Upaya Meningkatkan Implementasi Langkah-langkah TBT dan Proses Notifikasi ke WTO di Indonesia: Mengatasi Kendala dan Memperkuat Kapasitas BPOM

Dipublikasikan oleh Cindy Aulia Alfariyani

16 Mei 2024, 15.02

pixabay.com

Terdapat beberapa kendala yang ada di Indonesia dalam mengimplementasikan langkah-langkah TBT (hambatan teknis dalam perdagangan) yang efektif dan prosedur notifikasi ke Organisasi Perdagangan Dunia (WTO).
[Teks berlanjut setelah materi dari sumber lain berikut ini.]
--- config.mk ---
export PLATFORM = sky130hd
export DESIGN_NAME = dual_led_string_frame_serializer
export DESIGN_NICKNAME = d
export VERILOG_FILES = /design/src/rtl/dlss_pkg.sv /design/src/rtl/dlss_line.sv /design/src/rtl/dual_led_string_frame_serializer.sv
export SDC_FILE = /design/constraint.sdc
export NUM_CORES = 1
export LEC_CHECK = 0
export CORE_MARGIN = 5
export CORE_UTILIZATION = 33
export CTS_BUF_LIST = sky130_fd_sc_hd__clkbuf_8
export DETAILED_ROUTE_END_ITERATION = 10
export DONT_BUFFER_PORTS = 1
export SLEW_MARGIN = 20
export SYNTH_ARGS = -nofsm -noshare
export SYNTH_HDL_FRONTEND = slang
export SYNTH_SLANG_ARGS = --single-unit
--- constraint.sdc ---
create_clock -name aclk -period 5.1 [get_ports aclk]
set_input_delay 0.765 -clock aclk [delete_from_list [all_inputs] [get_ports aclk]]
set_output_delay 0.765 -clock aclk [all_outputs]
set_load 0.005 [all_outputs]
Kendala-kendala tersebut dapat diatasi dengan meningkatkan pemahaman mengenai konsep dan proses dasar mengenai TBT. 

TBT bertindak sebagai tindakan regulasi untuk melindungi konsumen dan kesehatan masyarakat. Hal ini dapat berupa peraturan, standar, prosedur pengujian dan sertifikasi yang berkaitan dengan keamanan, kesehatan dan kualitas, dan dapat secara signifikan mempengaruhi perdagangan internasional produk farmasi. TBT dapat mengganggu perdagangan dengan menambah persyaratan dan biaya, tetapi diperlukan untuk melindungi kepentingan konsumen dan memastikan kualitas dan keamanan produk. Tantangan bagi para pembuat kebijakan adalah untuk membedakan TBT yang diperlukan untuk melindungi kepentingan kesehatan masyarakat dengan hambatan non-tarif yang tidak perlu, seperti persyaratan perizinan impor, larangan impor, dan lainnya yang mungkin terutama berfungsi untuk melindungi industri dalam negeri dari persaingan internasional.
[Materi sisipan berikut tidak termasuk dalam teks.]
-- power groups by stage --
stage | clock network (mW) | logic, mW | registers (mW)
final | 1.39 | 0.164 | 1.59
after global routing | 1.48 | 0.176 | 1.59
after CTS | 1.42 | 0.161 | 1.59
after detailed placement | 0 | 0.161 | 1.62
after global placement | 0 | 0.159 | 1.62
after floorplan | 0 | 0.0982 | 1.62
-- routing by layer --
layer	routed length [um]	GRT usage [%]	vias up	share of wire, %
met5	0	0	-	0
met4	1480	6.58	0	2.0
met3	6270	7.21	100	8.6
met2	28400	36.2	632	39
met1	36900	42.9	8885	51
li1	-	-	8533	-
**src/rtl/core/lrt_pkg.sv**
```systemverilog
// ----------------------------------------------------------------------------
// lrt_pkg
// Shared operation and status codes of the LRU replacement tracker.
// ----------------------------------------------------------------------------
`default_nettype none

package lrt_pkg;

  localparam int unsigned FUNC_W   = 2;
  localparam int unsigned STATUS_W = 2;

  typedef logic [FUNC_W-1:0]   func_t;
  typedef logic [STATUS_W-1:0] status_t;

  // Request operations.
  localparam func_t FUNC_INSERT = 2'd0;
  localparam func_t FUNC_VICTIM = 2'd1;
  localparam func_t FUNC_ERASE  = 2'd2;

  // Result status codes.
  localparam status_t ST_DONE = 2'd0;
  localparam status_t ST_MISS = 2'd1;
  localparam status_t ST_FULL = 2'd2;

endpackage

`default_nettype wire

```
**src/rtl/core/lrt_if.sv**
```systemverilog
// ----------------------------------------------------------------------------
// lrt_req_if / lrt_rsp_if
// Valid/ready channels carrying tracker requests and results.
// ----------------------------------------------------------------------------
`default_nettype none

interface lrt_req_if
  import lrt_pkg::*;
#(
  parameter int unsigned KeyW = 16
);
  logic            valid;
  logic            ready;
  func_t           func;
  logic [KeyW-1:0] key;

  modport source (output valid, func, key, input ready);
  modport sink   (input valid, func, key, output ready);
endinterface

interface lrt_rsp_if
  import lrt_pkg::*;
#(
  parameter int unsigned KeyW   = 16,
  parameter int unsigned CountW = 5
);
  logic              valid;
  logic              ready;
  status_t           status;
  logic              hit;
  logic [KeyW-1:0]   victim_key;
  logic [CountW-1:0] entry_count;

  modport source (output valid, status, hit, victim_key, entry_count, input ready);
  modport sink   (input valid, status, hit, victim_key, entry_count, output ready);
endinterface

`default_nettype wire

```
**src/rtl/core/lrt_mem.sv**
```systemverilog
// ----------------------------------------------------------------------------
// lrt_mem
// Simple dual-port key store: one write port, one read port with a
// registered read data output.
// ----------------------------------------------------------------------------
`default_nettype none

module lrt_mem #(
  parameter int unsigned Depth = 16,
  parameter int unsigned Width = 16,
  localparam int unsigned AddrW = $clog2(Depth)
) (
  input  wire logic             clk_i,
  input  wire logic             we_i,
  input  wire logic [AddrW-1:0] waddr_i,
  input  wire logic [Width-1:0] wdata_i,
  input  wire logic             re_i,
  input  wire logic [AddrW-1:0] raddr_i,
  output logic      [Width-1:0] rdata_o
);

  logic [Width-1:0] mem_q [Depth];
  logic [Width-1:0] rdata_q;

  always_ff @(posedge clk_i) begin
    if (we_i) begin
      mem_q[waddr_i] <= wdata_i;
    end
  end

  always_ff @(posedge clk_i) begin
    if (re_i) begin
      rdata_q <= mem_q[raddr_i];
    end
  end

  assign rdata_o = rdata_q;

endmodule

`default_nettype wire

```
**src/rtl/core/lru_replacement_tracker.sv**
```systemverilog
// ----------------------------------------------------------------------------
// lru_replacement_tracker
// Least-recently-used replacement list of up to CAPACITY distinct keys.
// ----------------------------------------------------------------------------
// Keys are held in one memory in recency order, slot 0 least recent. Each
// request makes a single pass over the held slots: the read port walks the
// slots in order while the write port, one slot behind, moves every slot past
// the removed key down by one. The walk covers one slot per cycle, so a result
// takes longer the more keys are held; once it is loaded, the block returns to
// idle and takes the next request. A finished result waits in the output
// register while the next request is taken; only the end of that next pass
// waits for the register to drain.
// An insert of a new key into a full store is refused with the full status.
`default_nettype none

module lru_replacement_tracker
  import lrt_pkg::*;
#(
  parameter int unsigned CAPACITY = 16,
  parameter int unsigned KEY_BITS = 16
) (
  input  wire logic  clk_i,
  input  wire logic  rst_ni,
  lrt_req_if.sink    req_i,
  lrt_rsp_if.source  rsp_o
);

  localparam int unsigned CountW = $clog2(CAPACITY + 1);
  localparam int unsigned IdxW   = $clog2(CAPACITY);

  localparam logic [1:0] S_IDLE   = 2'd0;
  localparam logic [1:0] S_SCAN   = 2'd1;
  localparam logic [1:0] S_FINISH = 2'd2;

  logic [1:0]          state_q, state_d;
  logic [CountW-1:0]   cnt_q, cnt_d;
  logic [CountW-1:0]   idx_q, idx_d;
  logic [CountW-1:0]   pslot_q, pslot_d;
  logic                pend_q, pend_d;
  logic                found_q, found_d;
  func_t               func_q, func_d;
  logic [KEY_BITS-1:0] key_q, key_d;
  logic [KEY_BITS-1:0] vkey_q, vkey_d;

  logic                out_valid_q, out_valid_d;
  status_t             out_status_q, out_status_d;
  logic                out_hit_q, out_hit_d;
  logic [KEY_BITS-1:0] out_victim_q, out_victim_d;
  logic [CountW-1:0]   out_count_q, out_count_d;

  logic                mem_we, mem_re;
  logic [IdxW-1:0]     mem_waddr, mem_raddr;
  logic [KEY_BITS-1:0] mem_wdata, mem_rdata;

  logic                load_out;
  logic                match;
  logic [CountW-1:0]   slot_m1;
  logic [CountW-1:0]   cnt_m1;

  lrt_mem #(
    .Depth (CAPACITY),
    .Width (KEY_BITS)
  ) u_mem (
    .clk_i   (clk_i),
    .we_i    (mem_we),
    .waddr_i (mem_waddr),
    .wdata_i (mem_wdata),
    .re_i    (mem_re),
    .raddr_i (mem_raddr),
    .rdata_o (mem_rdata)
  );

  assign req_i.ready = (state_q == S_IDLE);
  assign load_out    = (state_q == S_FINISH) && (!out_valid_q || rsp_o.ready);
  assign slot_m1     = pslot_q - CountW'(1);
  assign cnt_m1      = cnt_q - CountW'(1);

  // A victim request removes slot 0; insert and erase remove the first match.
  always_comb begin
    match = 1'b0;
    if (pend_q && !found_q) begin
      case (func_q) inside
        FUNC_INSERT, FUNC_ERASE: match = (mem_rdata == key_q);
        FUNC_VICTIM:             match = (pslot_q == '0);
        default:                 match = 1'b0;
      endcase
    end
  end

  always_comb begin
    state_d   = state_q;
    cnt_d     = cnt_q;
    idx_d     = idx_q;
    pslot_d   = pslot_q;
    pend_d    = 1'b0;
    found_d   = found_q;
    func_d    = func_q;
    key_d     = key_q;
    vkey_d    = vkey_q;
    mem_we    = 1'b0;
    mem_waddr = slot_m1[IdxW-1:0];
    mem_wdata = mem_rdata;
    mem_re    = 1'b0;
    mem_raddr = idx_q[IdxW-1:0];

    out_valid_d  = out_valid_q;
    out_status_d = out_status_q;
    out_hit_d    = out_hit_q;
    out_victim_d = out_victim_q;
    out_count_d  = out_count_q;
    if (out_valid_q && rsp_o.ready) begin
      out_valid_d = 1'b0;
    end

    unique case (state_q)
      S_IDLE: begin
        if (req_i.valid) begin
          func_d  = req_i.func;
          key_d   = req_i.key;
          vkey_d  = '0;
          found_d = 1'b0;
          idx_d   = '0;
          state_d = S_SCAN;
        end
      end
      S_SCAN: begin
        if (idx_q < cnt_q) begin
          mem_re  = 1'b1;
          pend_d  = 1'b1;
          pslot_d = idx_q;
          idx_d   = idx_q + CountW'(1);
        end
        // Slots after the removed one shift down by one as they stream by.
        if (pend_q && found_q) begin
          mem_we = 1'b1;
        end
        if (match) begin
          found_d = 1'b1;
          if (func_q == FUNC_VICTIM) begin
            vkey_d = mem_rdata;
          end
        end
        if (!pend_q && (idx_q == cnt_q)) begin
          state_d = S_FINISH;
        end
      end
      S_FINISH: begin
        if (load_out) begin
          out_valid_d  = 1'b1;
          out_status_d = ST_MISS;
          out_hit_d    = 1'b0;
          out_victim_d = '0;
          out_count_d  = cnt_q;
          case (func_q)
            FUNC_INSERT: begin
              mem_wdata = key_q;
              if (found_q) begin
                // The held key was closed up; it goes back in on top.
                mem_we       = 1'b1;
                mem_waddr    = cnt_m1[IdxW-1:0];
                out_status_d = ST_DONE;
                out_hit_d    = 1'b1;
              end else if (cnt_q == CountW'(CAPACITY)) begin
                out_status_d = ST_FULL;
              end else begin
                mem_we       = 1'b1;
                mem_waddr    = cnt_q[IdxW-1:0];
                cnt_d        = cnt_q + CountW'(1);
                out_count_d  = cnt_q + CountW'(1);
                out_status_d = ST_DONE;
              end
            end
            FUNC_VICTIM: begin
              if (found_q) begin
                cnt_d        = cnt_m1;
                out_count_d  = cnt_m1;
                out_status_d = ST_DONE;
                out_victim_d = vkey_q;
              end
            end
            FUNC_ERASE: begin
              if (found_q) begin
                cnt_d        = cnt_m1;
                out_count_d  = cnt_m1;
                out_status_d = ST_DONE;
                out_hit_d    = 1'b1;
              end
            end
            default: ;
          endcase
          state_d = S_IDLE;
        end
      end
      default: state_d = S_IDLE;
    endcase
  end

  always_ff @(posedge clk_i or negedge rst_ni) begin
    if (!rst_ni) begin
      state_q     <= S_IDLE;
      cnt_q       <= '0;
      idx_q       <= '0;
      pend_q      <= 1'b0;
      found_q     <= 1'b0;
      out_valid_q <= 1'b0;
    end else begin
      state_q     <= state_d;
      cnt_q       <= cnt_d;
      idx_q       <= idx_d;
      pend_q      <= pend_d;
      found_q     <= found_d;
      out_valid_q <= out_valid_d;
    end
  end

  always_ff @(posedge clk_i) begin
    pslot_q      <= pslot_d;
    func_q       <= func_d;
    key_q        <= key_d;
    vkey_q       <= vkey_d;
    out_status_q <= out_status_d;
    out_hit_q    <= out_hit_d;
    out_victim_q <= out_victim_d;
    out_count_q  <= out_count_d;
  end

  assign rsp_o.valid       = out_valid_q;
  assign rsp_o.status      = out_status_q;
  assign rsp_o.hit         = out_hit_q;
  assign rsp_o.victim_key  = out_victim_q;
  assign rsp_o.entry_count = out_count_q;

endmodule

`default_nettype wire

```
**src/flat_wrapper.sv**
```systemverilog
// flat-port wrapper written by rule: the top's interface ports become plain ports
module lru_replacement_tracker_flat import lrt_pkg::*;
#(
  parameter int unsigned CAPACITY = 16,
  parameter int unsigned KEY_BITS = 16
)
  (clk_i, rst_ni, req_i_valid, req_i_func, req_i_key, req_i_ready, rsp_o_valid, rsp_o_status, rsp_o_hit, rsp_o_victim_key, rsp_o_entry_count, rsp_o_ready);
  lrt_req_if #(.KeyW(KEY_BITS)) req_i_i ();
  lrt_rsp_if #(.KeyW(KEY_BITS), .CountW((5))) rsp_o_i ();
  input  wire logic clk_i;
  input  wire logic rst_ni;
  input wire logic [$bits(req_i_i.valid)-1:0] req_i_valid;
  input wire logic [$bits(req_i_i.func)-1:0] req_i_func;
  input wire logic [$bits(req_i_i.key)-1:0] req_i_key;
  output wire logic [$bits(req_i_i.ready)-1:0] req_i_ready;
  output wire logic [$bits(rsp_o_i.valid)-1:0] rsp_o_valid;
  output wire logic [$bits(rsp_o_i.status)-1:0] rsp_o_status;
  output wire logic [$bits(rsp_o_i.hit)-1:0] rsp_o_hit;
  output wire logic [$bits(rsp_o_i.victim_key)-1:0] rsp_o_victim_key;
  output wire logic [$bits(rsp_o_i.entry_count)-1:0] rsp_o_entry_count;
  input wire logic [$bits(rsp_o_i.ready)-1:0] rsp_o_ready;
  assign req_i_i.valid = req_i_valid;
  assign req_i_i.func = req_i_func;
  assign req_i_i.key = req_i_key;
  assign req_i_ready = req_i_i.ready;
  assign rsp_o_valid = rsp_o_i.valid;
  assign rsp_o_status = rsp_o_i.status;
  assign rsp_o_hit = rsp_o_i.hit;
  assign rsp_o_victim_key = rsp_o_i.victim_key;
  assign rsp_o_entry_count = rsp_o_i.entry_count;
  assign rsp_o_i.ready = rsp_o_ready;
  lru_replacement_tracker #(.CAPACITY(CAPACITY), .KEY_BITS(KEY_BITS)) u_core (.clk_i(clk_i), .rst_ni(rst_ni), .req_i(req_i_i), .rsp_o(rsp_o_i));
endmodule
```
===== src/hdl/bsmt_pkg.sv =====
package bsmt_pkg;

   localparam int ELEM_W = 32;
   localparam int REQ_W  = 2;
   localparam int CNT_W  = 5;

   typedef enum logic [REQ_W-1:0] {
      REQ_ADD    = 2'd0,
      REQ_REMOVE = 2'd1,
      REQ_QUERY  = 2'd2,
      REQ_SPARE  = 2'd3
   } req_code_type;

   typedef enum logic [2:0] {
      ST_IDLE,
      ST_SCAN,
      ST_DRAIN,
      ST_FINAL,
      ST_RESP
   } state_type;

endpackage


===== src/hdl/bsmt_ram.sv =====
module bsmt_ram #(
   parameter int WIDTH = 32,
   parameter int DEPTH = 16
) (
   input  logic                                 clock,
   input  logic                                 wr_en,
   input  logic [(DEPTH > 1 ? $clog2(DEPTH) : 1)-1:0] wr_addr,
   input  logic [WIDTH-1:0]                     wr_data,
   input  logic                                 rd_en,
   input  logic [(DEPTH > 1 ? $clog2(DEPTH) : 1)-1:0] rd_addr,
   output logic [WIDTH-1:0]                     rd_data
);

   logic [WIDTH-1:0] mem_ff [DEPTH];
   logic [WIDTH-1:0] rd_data_ff;

   always_ff @(posedge clock) begin
      if (wr_en) begin
         mem_ff[wr_addr] <= wr_data;
      end
      if (rd_en) begin
         rd_data_ff <= mem_ff[rd_addr];
      end
   end

   assign rd_data = rd_data_ff;

endmodule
Perjanjian TBT, sebuah perjanjian internasional yang dikelola oleh WTO, merupakan alat global utama yang bertujuan untuk memastikan bahwa peraturan, standar, pengujian, dan prosedur sertifikasi tidak menciptakan hambatan yang tidak perlu terhadap perdagangan dan akses terhadap produk dan teknologi. Sebagai anggota WTO, Indonesia diwajibkan untuk melaporkan semua peraturan teknis yang baru atau yang telah diubah kepada WTO. Staf pengawas di BPOM memiliki pengetahuan yang terbatas mengenai TBT, yang mempengaruhi kemampuan mereka untuk memfasilitasi, misalnya, proses registrasi produk impor. Mengingat kompleksitas proses dan jumlah produk yang terus meningkat di pasar global, penting untuk membangun pengetahuan dan memperdalam keakraban di dalam BPOM.

Prof Nurul Barizah selaku narasumber yang hadir dalam sesinya. Kredit: BPOM

WHO mendukung Direktorat Standardisasi Obat, Narkotika, Psikotropika, Prekursor dan Zat Adiktif BPOM dalam lokakarya selama dua hari pada bulan Februari 2023, yang bertujuan untuk memperkuat pengetahuan di antara personil Badan POM di Indonesia tentang TBT. Kegiatan ini didukung oleh para ahli dari Kementerian Perdagangan, Badan Standardisasi Nasional, Kementerian Luar Negeri, Pusat Studi Hukum Perdagangan Internasional Universitas Airlangga. Peserta lokakarya mendapatkan pengetahuan mengenai langkah-langkah non-tarif, implementasi kewajiban internasional yang ditetapkan dalam peraturan Badan Standardisasi Nasional, dan harmonisasi peraturan nasional dengan perjanjian TBT. Selain itu, para ahli dan peserta juga berbagi studi kasus mengenai TBT, sementara Biro Kerjasama Internasional BPOM berbagi pengalaman mengenai notifikasi WTO.

Peserta mengikuti workshop interaktif. Kredit: BPOM

Selain meningkatkan pengetahuan dan berbagi pengalaman selama lokakarya, unit teknis BPOM juga menyepakati langkah-langkah selanjutnya, termasuk membangun proses notifikasi WTO yang kuat untuk mengurangi potensi masalah perdagangan khusus (STC) yang berasal dari negara lain. Unit ini juga ditugaskan untuk menyediakan peraturan teknis yang relevan kepada para pemangku kepentingan di luar negeri karena berkomitmen untuk memperkuat standar yang terkait dengan TBT. Saat ini, sebuah pedoman sedang dalam proses revisi yang diharapkan akan diterbitkan pada bulan Agustus 2023.

Hasil dari lokakarya ini memiliki potensi besar dalam memajukan keamanan farmasi, perdagangan yang adil, dan aksesibilitas global. Dengan peningkatan pengetahuan dan keahlian di bidang TBT, BPOM memperkuat kapasitasnya sebagai regulator yang akan memungkinkan Indonesia untuk menavigasi kompleksitas perdagangan internasional dengan lebih baik sambil menjaga kesehatan masyarakat.